Thursday, June 13, 2013

Hessen stellt Muslime mit Kirche gleich

Hessen hat der Ahmadiyya Muslim Jamaat als erster muslimischer Gruppierung in Deutschland den Status einer Körperschaft des öffentlichen Rechts zuerkannt. Kritik daran kam am Donnerstag ausgerechnet aus der Regierungsfraktion im hessischen Landtag.

Der Körperschaftsstatus gibt der Ahmadiyya-Gemeinde in Hessen das Recht, Steuern zu erheben oder eigene Friedhöfe zu bauen. Zudem erhält sie Steuererleichterungen und ist für den Staat Ansprechpartner in allen Belangen, zum Beispiel, wenn es um die Erteilung von islamischem Religionsunterricht an Schulen geht. Schon seit Dezember steht fest, dass die Ahmadiyya-Gemeinschaft gemeinsam mit dem hessischen Landesverband der DITIB ab dem Sommer als Partner der Politik einen bekenntnisorientierten islamischen Religionsunterricht anbieten wird. Die Ahmadiyya-Gemeinde hatte sich bereits vor dem Verfahren zur Anerkennung darum beworben.

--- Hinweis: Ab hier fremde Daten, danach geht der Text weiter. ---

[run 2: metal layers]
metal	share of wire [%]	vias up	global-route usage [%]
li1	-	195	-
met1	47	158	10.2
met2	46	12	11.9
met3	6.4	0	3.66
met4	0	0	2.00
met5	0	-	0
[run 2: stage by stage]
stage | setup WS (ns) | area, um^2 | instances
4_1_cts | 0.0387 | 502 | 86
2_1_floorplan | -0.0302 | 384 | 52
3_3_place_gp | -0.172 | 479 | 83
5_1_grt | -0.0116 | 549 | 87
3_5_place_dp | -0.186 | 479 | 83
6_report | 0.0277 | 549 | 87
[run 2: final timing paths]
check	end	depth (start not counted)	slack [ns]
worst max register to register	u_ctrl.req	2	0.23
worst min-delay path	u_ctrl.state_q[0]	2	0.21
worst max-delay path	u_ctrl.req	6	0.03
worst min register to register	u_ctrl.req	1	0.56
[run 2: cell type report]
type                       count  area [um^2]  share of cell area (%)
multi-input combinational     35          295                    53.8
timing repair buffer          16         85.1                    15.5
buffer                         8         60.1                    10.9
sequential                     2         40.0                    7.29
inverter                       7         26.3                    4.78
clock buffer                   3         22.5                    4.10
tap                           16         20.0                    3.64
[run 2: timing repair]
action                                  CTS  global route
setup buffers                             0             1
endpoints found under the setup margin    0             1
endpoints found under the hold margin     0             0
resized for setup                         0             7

„Wollen neue Rechte zurückhaltend nutzen”

Der Sprecher der Ahmadiyya Muslim Jamaat, Mohammad Dawood Majoka, erklärte auf Anfrage von pro, wenn es nach ihm gehe, folgten dem hessischen Beispiel schon bald weitere Bundesländer. Obwohl seine Gemeinde im Vergleich mit den Volkskirchen eine „sehr sehr kleine” Gruppe sei, hoffe er als nächstes auf eine Anerkennung in Hamburg, sodass die Gemeinschaft dann auch dort als Partner der Landesregierung den islamischen Religionsunterricht ausrichten könne. Wichtig sei es den Muslimen auch, schon bald einen eigenen Friedhof in Deutschland zu haben. Vom Recht des Steuereinzugs wolle Ahmadiyya aber keinen Gebrauch machen. Obwohl er sich freue, dass es der Gemeinde nun auch einfacher fallen werde, Grundstücke für Moscheen zu finden, seien auch hier keine neuen Bauvorhaben in Planung. „Wir wollen unsere neuen Rechte verantwortlich nutzen und zurückhaltend agieren”, sagte er.

Die muslimische Gruppe gilt als reformatorische Bewegung im Islam. Sie beruft sich auf ihren Propheten Mirza Ghulam Ahmad, der die Gemeinschaft Ende des 19. Jahrhunderts in Indien gründete. Von vielen Muslimen wird die Ahmadiyya-Gemeinde nicht anerkannt. Sie lehnt einen gewaltsamen Dschihad ab und erkennt das Recht auf Religionsfreiheit an. Auch was die Rolle der Frau angeht, hat die Ahmadiyya Muslim Jamat den Ruf, fortschrittlich zu sein, auch wenn der Moscheebesuch getrenntgeschlechtlich stattfindet. Deutschlandweit hat sie nach eigenen Angaben 35.000 Mitglieder und unterhält 39 Moscheen. Das religiöse Oberhaupt, Kalif Mirza Masrur Ahmad, kommt aus Pakistan und lebt in London.

Schon lange versuchen muslimische Gruppen in Deutschland, einen Körperschaftsstatus zu erlangen. Nicht nur die großen Kirchen, auch zum Beispiel die Zeugen Jehovas, sind in Teilen der Bundesrepublik als Körperschaft anerkannt. Voraussetzungen dafür sind Rechtstreue, aber auch Formalia wie eine Registrierung der Mitglieder oder eine klare theologische Basis. Die Ahmadiyya-Gemeinden verfügen im Gegensatz zu anderen muslimischen Glaubensgemeinschaften Ein- und Austrittsmöglichkeiten und eine klare religiöse Lehre.

„Weiterer Beitrag zur Islamisierung”

Kritik an der Anerkennung als Körperschaft kommt ausgerechnet aus der hessischen Regierungsfraktion. Der stellvertretende Fraktionsvorsitzende der CDU im Landtag, Hans-Jürgen Irmer, erklärte auf Anfrage von pro, es sei nun nur noch eine Frage der Zeit, bis andere muslimische Organisationen ebenfalls anerkannt würden. „Das ist ein weiterer Beitrag zur Islamisierung der Republik”, sagte Irmer. Zudem vertrete die Ahmadiyya-Gemeinde seiner Meinung nach eine patriarchalische Sicht auf das Miteinander von Mann und Frau und sei etwa gegen den gemeinsamen Sportunterricht von Jungen und Mädchen. „Allein deshalb ist sie schon ungeeignet, den Islamunterricht an den Schulen zu verantworten”, ist der CDU-Politiker überzeugt.